@Yacine_Mazari
This is my understanding of this case:
The goal is to have the model be more robust in multiple tasks - to be able to generalize better, not just on a single task but in as many as possible.
For this, FLAN does instruct tuning using a dataset that combines different types of instructions like: translation, summarization, q/a, sentiment analysis, etc. They built a dataset that includes, in clusters, instructions from all these (and more) tasks.
At the end of the tuning, they expect the model to have become better at generalizing. For this reason, they want to test it in some tasks that were not seen during training.

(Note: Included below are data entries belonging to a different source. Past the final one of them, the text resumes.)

Source: an optimization exercise on an open RTL-to-GDS flow (aim: small area, a short achievable clock period and few clock cycles per item). Production flows keep margins and buffers that such runs may drop.
At most, simulation tests tie the RTL to the original design; equivalence was not proved.
For run 2, only the layout was checked, not whether the RTL still works.
No activity file was given, so power comes from the tool's default toggle rates.

===== flow/run.sh =====
#!/bin/bash
# synth_recipe.tcl (not shown) runs the flow's synth.tcl, then flattens the netlist and writes it again
# the make line also repeats each setting of config.mk as NAME=value (left out here)
make -C /OpenROAD-flow-scripts/flow DESIGN_CONFIG=/design/flow/config.mk WORK_HOME=/design/flow/orfs CLKGATE_MAP_FILE= SYNTH_SCRIPT=/design/flow/synth_recipe.tcl finish
Source: an optimization exercise on an open RTL-to-GDS flow (aim: small area). Production flows keep margins and buffers that such runs may drop.
Function was checked by simulation only, so behaviour that the tests miss may differ from the original.
Power figures rest on the tool's default switching activity, not on a simulated workload. The clock port is modelled as an ideal driver; clocking choices that lean on that would not hold on a real chip.

==> design/flow/design.v <==
module hb_frame_decoder #(
    parameter NUM_PIXELS = 32,
    parameter CAP        = 3 * NUM_PIXELS,
    parameter AW         = (CAP > 1) ? $clog2(CAP) : 1
) (
    input  wire          clk,
    input  wire          rst,
    input  wire          in_valid,
    input  wire [7:0]    in_data,
    output wire          in_ready,
    output reg           evt_valid,
    output reg  [2:0]    evt_code,
    output wire [15:0]   evt_len,
    input  wire [AW-1:0] pb_rd_addr,
    output wire [7:0]    pb_rd_data,
    output wire [2:0]    dbg_state
);
    localparam [2:0] ST_WAIT_MAGIC_1  = 3'd0;
    localparam [2:0] ST_WAIT_MAGIC_2  = 3'd1;
    localparam [2:0] ST_WAIT_LENGTH_1 = 3'd2;
    localparam [2:0] ST_WAIT_LENGTH_2 = 3'd3;
    localparam [2:0] ST_WAIT_DATA     = 3'd4;
    localparam [2:0] ST_WAIT_CHECKSUM = 3'd5;
    localparam [2:0] EV_NEED_MORE    = 3'd0;
    localparam [2:0] EV_ACCEPT       = 3'd1;
    localparam [2:0] EV_ERR_RESYNC   = 3'd2;
    localparam [2:0] EV_ERR_OVERFLOW = 3'd3;
    localparam [2:0] EV_ERR_CHECKSUM = 3'd4;
    reg [2:0] st;
    reg [6:0] len;
    reg [6:0] cnt;
    reg [7:0] csum;
    assign in_ready  = ~rst;
    assign dbg_state = st;
    assign evt_len   = {9'd0, (evt_code == EV_ACCEPT) ? len : 7'd0};
    wire consume = in_valid & ~rst;
    wire s_m1 = (st == ST_WAIT_MAGIC_1);
    wire s_m2 = (st == ST_WAIT_MAGIC_2);
    wire s_l1 = (st == ST_WAIT_LENGTH_1);
    wire s_l2 = (st == ST_WAIT_LENGTH_2);
    wire s_d  = (st == ST_WAIT_DATA);
    wire s_ck = (st == ST_WAIT_CHECKSUM);
    wire [6:0] cnt_inc = cnt + 7'd1;
    wire       cnt_full = cnt[6] & cnt[5];           
    wire       hi_nz    = |in_data;
    wire       ck_ok    = (in_data == csum);
    reg [2:0] nx_st;
    reg [2:0] nx_evt;
    always @(*) begin
        nx_st  = ST_WAIT_MAGIC_1;
        nx_evt = EV_NEED_MORE;
        case (st)
            ST_WAIT_MAGIC_1:
                nx_st = (in_data == 8'hFF) ? ST_WAIT_MAGIC_2 : ST_WAIT_MAGIC_1;
            ST_WAIT_MAGIC_2:
                if (in_data == 8'hAA) nx_st = ST_WAIT_LENGTH_1;
                else                  nx_evt = EV_ERR_RESYNC;
            ST_WAIT_LENGTH_1:
                nx_st = ST_WAIT_LENGTH_2;
            ST_WAIT_LENGTH_2:
                nx_st = (hi_nz | (|csum)) ? ST_WAIT_DATA : ST_WAIT_CHECKSUM;
            ST_WAIT_DATA:
                if (cnt_full)            nx_evt = EV_ERR_OVERFLOW;
                else if (cnt_inc == len) nx_st  = ST_WAIT_CHECKSUM;
                else                     nx_st  = ST_WAIT_DATA;
            ST_WAIT_CHECKSUM:
                nx_evt = ck_ok ? EV_ACCEPT : EV_ERR_CHECKSUM;
            default: ;
        endcase
    end
    always @(posedge clk) begin
        if (rst) begin
            st        <= ST_WAIT_MAGIC_1;
            evt_valid <= 1'b0;
            evt_code  <= EV_NEED_MORE;
        end else begin
            evt_valid <= consume;
            evt_code  <= consume ? nx_evt : EV_NEED_MORE;
            if (consume)
                st <= nx_st;
        end
    end
    always @(posedge clk) begin
        if (consume) begin
            csum <= (s_l1 | s_d) ? csum + in_data : 8'd0;
            cnt  <= s_l2 ? 7'd0 : cnt_inc;
            if (s_l2)
                len <= (hi_nz | csum[7]) ? 7'd127 : csum[6:0];
        end
    end
    wire commit = consume & s_ck & ck_ok;
    reg ph;
    always @(posedge clk)
        ph <= ~ph;
    reg  [7:0] st_x [0:CAP-1];
    reg  [7:0] pb_x [0:CAP-1];
    wire [7:0] din_x = in_data ^ {8{ph}};
    genvar gi;
    generate
        for (gi = 0; gi < CAP; gi = gi + 1) begin : g_buf
            wire we = (cnt == gi);
            wire ce = commit & (gi < len);
            wire [7:0] st_d, pb_d;
            always @(posedge clk) begin
                st_x[gi] <= st_d;
                pb_x[gi] <= pb_d;
            end
            genvar bi;
            for (bi = 0; bi < 8; bi = bi + 1) begin : g_bit
                hb_inv_mux u_st (.sel(we), .sel_n(~we), .a(din_x[bi]),    .b(st_x[gi][bi]), .y(st_d[bi]));
                hb_inv_mux u_pb (.sel(ce), .sel_n(~ce), .a(st_x[gi][bi]), .b(pb_x[gi][bi]), .y(pb_d[bi]));
            end
        end
    endgenerate
    wire [7:0] rd_lo = pb_rd_addr[5] ? pb_x[{2'b01, pb_rd_addr[4:0]}] : pb_x[{2'b00, pb_rd_addr[4:0]}];
    wire [7:0] rd_x  = pb_rd_addr[6] ? pb_x[{2'b10, pb_rd_addr[4:0]}] : rd_lo;
    assign pb_rd_data = rd_x ^ {8{ph}};
endmodule
What follows belongs to an exercise in optimizing a design on an open flow for small area; a production flow would make more cautious choices.
The RTL was checked by simulation tests, not by an equivalence proof against the original design.
Power is estimated from default activity; no workload was simulated.

===== design.v =====
module omni_audio (
    input             clk,
    input             rst,
    input             cmd_valid,
    output            cmd_ready,
    input      [4:0]  cmd_op,
    input      [15:0] cmd_arg0,
    input      [15:0] cmd_arg1,
    input      [15:0] cmd_arg2,
    input      [15:0] cmd_arg3,
    input      [15:0] cmd_arg4,
    input             cmd_kind,
    input      [2:0]  cmd_block,
    output            mem_req,
    output     [15:0] mem_addr,
    input             mem_ack,
    input      [7:0]  mem_rdata,
    output            chip_we,
    output     [7:0]  chip_reg,
    output     [7:0]  chip_val,
    output            chip_gen,
    input             chip_svalid,
    input      [15:0] chip_sample,
    output            pcm_valid,
    output     [15:0] pcm_data,
    output            resp_valid,
    output            resp_some,
    output     [15:0] resp_id
);
    localparam [31:0] STEP4 = 32'd596591;      
    localparam [4:0] OP_STARTUP  = 5'h01;
    localparam [4:0] OP_SHUTDOWN = 5'h02;
    localparam [4:0] OP_SETFX    = 5'h03;
    localparam [4:0] OP_SETMUS   = 5'h04;
    localparam [4:0] OP_PLAYFX   = 5'h05;
    localparam [4:0] OP_STOPFX   = 5'h06;
    localparam [4:0] OP_QUERYFX  = 5'h07;
    localparam [4:0] OP_STARTMUS = 5'h08;
    localparam [4:0] OP_STOPMUS  = 5'h09;
    localparam [4:0] OP_PRODUCE  = 5'h10;
    localparam [5:0] S_IDLE    = 6'd0;
    localparam [5:0] S_ACC     = 6'd1;
    localparam [5:0] S_STUP    = 6'd2;
    localparam [5:0] S_FXSTOP  = 6'd3;
    localparam [5:0] S_SEQSTOP = 6'd4;
    localparam [5:0] S_LOADSEQ = 6'd5;
    localparam [5:0] S_PRI     = 6'd6;
    localparam [5:0] S_INSADDR = 6'd7;
    localparam [5:0] S_INSRD   = 6'd8;
    localparam [5:0] S_LOADCH  = 6'd9;
    localparam [5:0] S_PLOAD   = 6'd10;
    localparam [5:0] S_PCHK    = 6'd11;
    localparam [5:0] S_SEQ     = 6'd13;
    localparam [5:0] S_SRD     = 6'd14;
    localparam [5:0] S_SINC    = 6'd15;
    localparam [5:0] S_SEQDEC  = 6'd16;
    localparam [5:0] S_URD     = 6'd17;
    localparam [5:0] S_UINC    = 6'd18;
    localparam [5:0] S_FMA0    = 6'd19;
    localparam [5:0] S_FMKEY   = 6'd20;
    localparam [5:0] S_GEN     = 6'd23;
    localparam [5:0] S_GW      = 6'd24;
    localparam [5:0] S_SEND    = 6'd25;
    localparam [5:0] S_SWIN    = 6'd26;
    localparam [5:0] S_SWOUT   = 6'd27;
    localparam [5:0] S_OSYNC   = 6'd32;
    localparam [5:0] S_OADD    = 6'd33;
    localparam [5:0] S_OSUB    = 6'd34;
    localparam [5:0] S_MSYNC   = 6'd36;
    localparam [5:0] S_MUL     = 6'd37;
    localparam [5:0] S_MUL15   = 6'd38;
    localparam [5:0] S_MULEND  = 6'd39;
    reg [5:0]  st;
    reg [3:0]  k;
    reg [4:0]  ph;
    reg [1:0]  fx;           
    reg        mus;
    reg        tmode;        
    reg [1:0]  quad;
    reg        sact;
    reg        act, lv;
    reg [7:0]  r_last;       
    reg        cf;           
    reg [2:0]  blk;
    reg        en, lvl;
    reg [7:0]  rbuf;
    reg        ackd;         
    reg        bf;           
    reg        pz;           
    reg        eqf;          
    reg        dz;           
    reg        gt;           
    reg        c1, c2;       
    reg [15:0] r_rate, r_id, r_pri, r_cnt, r_pc, r_rem, r_send, r_sbase, r_dt, r_scur;
    reg [15:0] z_ptr;
    reg [31:0] acc, bnd;
    wire [3:0] bp    = ph[3:0];
    wire       wend  = (bp == 4'd15);
    wire       b0    = (bp == 4'd0);
    wire       is32  = st[5];
    wire       adv   = is32 ? (ph == 5'd31) : wend;
    wire a0b = cmd_arg0[bp];
    wire a1b = cmd_arg1[bp];
    wire a2b = cmd_arg2[bp];
    wire a3b = cmd_arg3[bp];
    wire a4b = cmd_arg4[bp];
    wire rate_o = r_rate[0];
    wire cnt_o  = r_cnt[0];
    wire pc_o   = r_pc[0];
    wire rem_o  = r_rem[0];
    wire send_o = r_send[0];
    wire sb_o   = r_sbase[0];
    wire dt_o   = r_dt[0];
    wire ptr_o  = z_ptr[0];
    wire scur_o = r_scur[0];
    wire uz  = (rbuf == 8'd0);       
    wire chg = !lv || cf;
    assign cmd_ready  = ((st == S_ACC) && wend) || ((st == S_IDLE) && !cmd_valid);
    assign resp_valid = (st == S_ACC) && wend && (cmd_op == OP_QUERYFX);
    assign resp_some  = act;
    assign resp_id    = {r_id[0], r_id[15:1]};
    assign mem_req  = ((st == S_INSRD) || (st == S_SRD) || (st == S_URD)) && !ackd;
    assign mem_addr = z_ptr;
    reg [3:0] ins_hi;
    always @(*) begin
        case (k[2:0])
            3'd0: ins_hi = 4'h2;
            3'd1: ins_hi = 4'h4;
            3'd2: ins_hi = 4'h6;
            3'd3: ins_hi = 4'h8;
            default: ins_hi = 4'hE;
        endcase
    end
    wire [7:0] ins_reg = {ins_hi, 2'b00, k[3], k[3]};
    wire [3:0] ins_ofs = {k[2:0], k[3]};
    wire rd_w = mem_ack && ((st == S_INSRD) || ((st == S_SRD) && (k[1:0] == 2'd1)));
    wire stopc = (cmd_op != OP_PRODUCE) || !act;    
    assign chip_we = rd_w ||
                     (wend && (((st == S_FXSTOP) && stopc && fx[1]) ||
                               ((st == S_SEQSTOP) && mus) ||
                               (st == S_FMA0) || (st == S_FMKEY) ||
                               ((st == S_LOADCH) && cmd_kind)));
    assign chip_reg = (st == S_INSRD)  ? ins_reg :
                      (st == S_SRD)    ? rbuf :
                      (st == S_FMA0)   ? 8'hA0 :
                      (st == S_LOADCH) ? 8'hC0 : 8'hB0;
    assign chip_val = ((st == S_INSRD) || (st == S_SRD)) ? mem_rdata :
                      (st == S_FMA0)  ? rbuf :
                      (st == S_FMKEY && !uz) ? {3'b001, blk, 2'b00} : 8'h00;
    assign chip_gen = (st == S_GEN) && wend;
    wire [15:0] tone_v  = !en ? 16'd0 : (lvl ? 16'd1000 : -16'sd1000);
    wire [16:0] mix_sum = {chip_sample[15], chip_sample} + {tone_v[15], tone_v};
    assign pcm_valid = (st == S_GW) && chip_svalid;
    assign pcm_data  = (fx == 2'd1) ? mix_sum[16:1] : chip_sample;
    wire c1i = b0 ? ((st == S_LOADSEQ) || (st == S_INSADDR) || (st == S_SEND) ? 1'b0 : 1'b1) : c1;
    wire c2i = b0 ? 1'b1 : c2;
    wire [15:0] dval = tmode ? 16'd140 : 16'd35;       
    wire [15:0] dcon = tmode ? 16'd560 : 16'd140;
    wire [15:0] kcon = tmode ? 16'd1120 : 16'd280;
    wire d_b = dcon[bp];
    wire k_b = kcon[bp];
    reg rate_i, id_i, pri_i, cnt_i, pc_i, rem_i, send_i, sb_i, dt_i, ptr_i, scur_i;
    reg ptr_sh;
    reg c1n, c2n;
    always @(*) begin
        rate_i = rate_o; id_i = r_id[0]; pri_i = r_pri[0]; cnt_i = cnt_o;
        pc_i = pc_o; rem_i = rem_o; send_i = send_o; sb_i = sb_o; dt_i = dt_o;
        ptr_i = ptr_o; scur_i = scur_o; ptr_sh = 1'b0;
        c1n = c1i; c2n = c2i;
        case (st)
            S_STUP: rate_i = a0b;
            S_LOADCH: begin
                id_i = a0b; pri_i = a1b; rem_i = a3b;
                ptr_i = a2b; ptr_sh = 1'b1;
            end
            S_INSADDR: begin
                ptr_i = a4b ^ (ins_ofs[bp[1:0]] & (bp < 4'd4)) ^ c1i;
                c1n   = (a4b & (ins_ofs[bp[1:0]] & (bp < 4'd4))) |
                        (c1i & (a4b | (ins_ofs[bp[1:0]] & (bp < 4'd4))));
                ptr_sh = 1'b1;
            end
            S_LOADSEQ: begin
                sb_i = a2b; scur_i = a2b;
                send_i = a2b ^ a3b ^ c1i;
                c1n = (a2b & a3b) | (c1i & (a2b | a3b));
                dt_i = 1'b0;
            end
            S_PLOAD: pc_i = a3b;
            S_PCHK: if (!pz && bf) cnt_i = rate_o;
            S_SEND: begin
                cnt_i = cnt_o ^ d_b ^ c1i;
                c1n   = (~cnt_o & d_b) | (~cnt_o & c1i) | (d_b & c1i);
                pc_i  = pc_o ^ c2i;
                c2n   = ~pc_o & c2i;
            end
            S_UINC: begin
                ptr_i = ptr_o ^ c1i; c1n = ptr_o & c1i; ptr_sh = 1'b1;
                rem_i = rem_o ^ c2i; c2n = ~rem_o & c2i;
            end
            S_SWIN, S_SWOUT: begin
                ptr_i = scur_o; ptr_sh = 1'b1;
                scur_i = ptr_o;
            end
            S_SINC: begin
                ptr_i = ptr_o ^ c1i; c1n = ptr_o & c1i; ptr_sh = 1'b1;
                if (k[1:0] == 2'd2 && !bp[3]) dt_i = rbuf[bp[2:0]];
                if (k[1:0] == 2'd3 &&  bp[3]) dt_i = rbuf[bp[2:0]];
            end
            S_SEQDEC: begin
                if (eqf) begin
                    scur_i = sb_o;
                    dt_i = 1'b0;
                end else begin
                    dt_i = dt_o ^ c1i; c1n = ~dt_o & c1i;
                end
            end
            default: ;
        endcase
    end
    wire        ph0    = (ph == 5'd0);
    wire        a_o    = acc[0];
    wire        b_o    = bnd[0];
    wire        r_b    = ph[4] ? 1'b0 : rate_o;
    wire        st_b   = STEP4[ph];
    wire        u_b    = rbuf[3'd7 - k[2:0]];    
    wire        d1     = ph0 ? 1'b0 : bnd[31];
    wire        d4     = (ph < 5'd4) ? 1'b0 : bnd[28];
    wire        o_sub  = (st == S_OSUB);
    reg         x_a, x_b, x_c;
    always @(*) begin
        x_a = a_o; x_b = 1'b0; x_c = ph0 ? 1'b0 : c1;
        case (st)
            S_OADD: x_b = st_b;
            S_OSUB: begin x_b = ~b_o; x_c = ph0 ? 1'b1 : c1; end
            S_MUL: begin x_a = (k == 4'd0) ? 1'b0 : d1; x_b = u_b & r_b; end
            S_MUL15: begin x_a = d4; x_b = ~a_o; x_c = ph0 ? 1'b1 : c1; end
            S_MULEND: begin x_a = 1'b0; x_c = 1'b0; end
            default: ;
        endcase
    end
    wire        a_n    = x_a ^ x_b ^ x_c;
    wire        a_cy   = (x_a & x_b) | (x_a & x_c) | (x_b & x_c);
    wire        a_wr   = (st == S_OADD) || (st == S_MUL) || (st == S_MUL15) ||
                         (st == S_MULEND) || o_sub;
    wire        a_in   = a_wr ? a_n : a_o;
    wire        b_in   = ((st == S_MUL) || (st == S_MUL15) || (st == S_MULEND)) ? a_o : b_o;
    wire        g_c    = ph0 ? 1'b1 : c2;
    wire        g_n    = (a_in & ~b_o) | (a_in & g_c) | (~b_o & g_c);
    wire gt_n  = (r_pri[0] & ~a1b) | (~(r_pri[0] ^ a1b) & (b0 ? 1'b0 : gt));
    wire accept = ((fx == 2'd1 && !cmd_kind) || (fx == 2'd2 && cmd_kind)) && !(act && gt_n);
    always @(posedge clk) begin
        ph     <= rst ? 5'd0 : ph + 5'd1;
        r_rate <= {rate_i, r_rate[15:1]};
        r_id   <= {id_i,   r_id[15:1]};
        r_pri  <= {pri_i,  r_pri[15:1]};
        r_cnt  <= {cnt_i,  r_cnt[15:1]};
        r_pc   <= {pc_i,   r_pc[15:1]};
        r_rem  <= {rem_i,  r_rem[15:1]};
        r_send <= {send_i, r_send[15:1]};
        r_sbase<= {sb_i,   r_sbase[15:1]};
        r_dt   <= {dt_i,   r_dt[15:1]};
        r_scur <= {scur_i, r_scur[15:1]};
        if (ptr_sh)  z_ptr  <= {ptr_i,  z_ptr[15:1]};
        r_last <= {(st == S_UINC) ? rbuf[bp[2:0]] : r_last[0], r_last[7:1]};
        cf     <= (b0 ? 1'b0 : cf) | (r_last[0] ^ rbuf[bp[2:0]]);
        c1 <= is32 ? a_cy : c1n;
        c2 <= is32 ? g_n  : c2n;
        acc <= {a_in, acc[31:1]};
        bnd <= {b_in, bnd[31:1]};
        gt <= gt_n;
        if (st == S_SEND) bf <= (~cnt_o & k_b) | (~(cnt_o ^ k_b) & (b0 ? 1'b0 : bf));
        if (st == S_SEND || st == S_PLOAD) pz <= (b0 ? 1'b1 : pz) & ~pc_i;
        if (st == S_UINC) act <= (b0 ? 1'b0 : act) | rem_i;
        if (st == S_LOADSEQ || st == S_SINC)
            eqf <= (b0 ? 1'b1 : eqf) & ((st == S_LOADSEQ) ? (scur_i == send_i) : (ptr_i == send_o));
        if (st == S_LOADSEQ || st == S_SEQDEC || (st == S_SINC && k[1:0] == 2'd3))
            dz <= (b0 ? 1'b1 : dz) & ~dt_i;
        if (mem_ack)
            rbuf <= mem_rdata;
        if (mem_ack || chip_svalid)
            ackd <= 1'b1;
        else if (adv)
            ackd <= 1'b0;
        if (rst) begin
            st <= S_IDLE;
        end else if (adv) begin
            case (st)
            S_IDLE: if (cmd_valid) begin
                case (cmd_op)
                OP_STARTUP: st <= S_STUP;
                OP_SHUTDOWN, OP_SETFX, OP_STOPFX: st <= S_FXSTOP;
                OP_SETMUS, OP_STARTMUS, OP_STOPMUS: st <= S_SEQSTOP;
                OP_PLAYFX:  st <= S_PRI;
                OP_PRODUCE: st <= S_PLOAD;
                default:    st <= S_ACC;
                endcase
            end
            S_STUP: begin
                fx <= 2'd0; mus <= 1'b0; tmode <= 1'b0; en <= 1'b0; lvl <= 1'b0;
                sact <= 1'b0; act <= 1'b0; bf <= 1'b1;
                st <= S_ACC;
            end
            S_ACC: begin
                if (cmd_op == OP_SETFX)  fx  <= cmd_arg0[1:0];
                if (cmd_op == OP_SETMUS) mus <= cmd_arg0[0];
                st <= S_IDLE;
            end
            S_PRI: st <= accept ? S_FXSTOP : S_ACC;
            S_FXSTOP: begin
                if (stopc) begin
                    act <= 1'b0; lv <= 1'b0; en <= 1'b0;
                end
                k <= 4'd0;
                if (cmd_op == OP_PRODUCE)
                    st <= S_GEN;
                else if (cmd_op == OP_SHUTDOWN)
                    st <= S_SEQSTOP;
                else if (cmd_op == OP_PLAYFX)
                    st <= cmd_kind ? S_INSADDR : S_LOADCH;
                else
                    st <= S_ACC;
            end
            S_SEQSTOP: begin
                sact <= 1'b0;
                st <= (cmd_op == OP_STARTMUS && mus) ? S_LOADSEQ : S_ACC;
            end
            S_LOADSEQ: begin
                sact <= 1'b1;
                st <= S_ACC;
            end
            S_INSADDR: st <= S_INSRD;
            S_INSRD: if (ackd) begin
                k <= (k[2:0] == 3'd4) ? 4'b1000 : k + 4'd1;
                st <= (k == 4'b1100) ? S_LOADCH : S_INSADDR;
            end
            S_LOADCH: begin
                act <= 1'b1; lv <= 1'b0; blk <= cmd_block;
                st <= S_ACC;
            end
            S_PLOAD: st <= S_PCHK;
            S_PCHK: begin
                if (pz)
                    st <= S_ACC;
                else if (bf) begin
                    if (sact && !tmode) quad <= 2'd0;
                    tmode <= sact;
                    st <= sact ? S_SEQ : (act ? S_URD : S_GEN);
                end else
                    st <= S_GEN;
            end
            S_SEQ: begin
                k <= 4'd0;
                st <= (dz && !eqf) ? S_SWIN : S_SEQDEC;
            end
            S_SWIN:  st <= S_SRD;
            S_SWOUT: st <= S_SEQ;
            S_SRD: if (ackd) st <= S_SINC;
            S_SINC: begin
                k <= k + 4'd1;
                st <= (k[1:0] == 2'd3) ? S_SWOUT : S_SRD;
            end
            S_SEQDEC: begin
                eqf  <= 1'b0;           
                quad <= quad + 2'd1;
                st <= (quad == 2'd0 && act) ? S_URD : S_GEN;
            end
            S_URD: if (ackd) st <= S_UINC;
            S_UINC: begin
                k <= 4'd0;
                lv <= 1'b1;
                st <= S_FXSTOP;
                if (chg) begin
                    if (fx[1])
                        st <= uz ? S_FMKEY : S_FMA0;
                    else if (uz)
                        en <= 1'b0;
                    else
                        st <= S_MSYNC;
                end
            end
            S_FMA0:  st <= S_FMKEY;
            S_FMKEY: st <= S_FXSTOP;
            S_GEN: st <= S_GW;
            S_GW: if (ackd) st <= S_SEND;
            S_SEND: st <= en ? S_OSYNC : S_PCHK;
            S_OSYNC: st <= S_OADD;
            S_OADD: begin
                if (g_n) lvl <= ~lvl;
                st <= g_n ? S_OSUB : S_PCHK;
            end
            S_OSUB: st <= g_n ? S_OSUB : S_PCHK;
            S_MSYNC: st <= S_MUL;
            S_MUL: begin
                k <= k + 4'd1;
                if (k == 4'd7) st <= S_MUL15;
            end
            S_MUL15: st <= S_MULEND;
            S_MULEND: begin
                en <= 1'b1;
                st <= S_FXSTOP;
            end
            default: st <= S_IDLE;
            endcase
        end
    end
endmodule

Lets suppose that we have these tasks: translation, summarization, q/a, sentiment analysis
Lets also suppose that we build a dataset that includes instructions for the first 3 tasks in the list above.
After the fine tuning, we want to see if the model actually learned and became better at generalizations. So we do a test using ‘sentiment analysis’, which was not included in the fine tuning. Hopefully we will see a good result.
The paper mentions that this works well in rather large models, while it can cause decreased performance in smaller models.
Now to your 2nd question:
For our practical use cases, where we, well, I, don’t have access to computing power to fine tune a model bigger than 20B params, meaning I have to deal only with smaller models, those equal or under 7B params, for these cases, my recommendation is: fine-tune on a single task.
In fact, as the paper says and as we annotated above, doing multi-task training on smaller models is counter-productive. So: Lets do fine tuning with datasets corresponding to our single task.
Does it make sense?
Thoughts?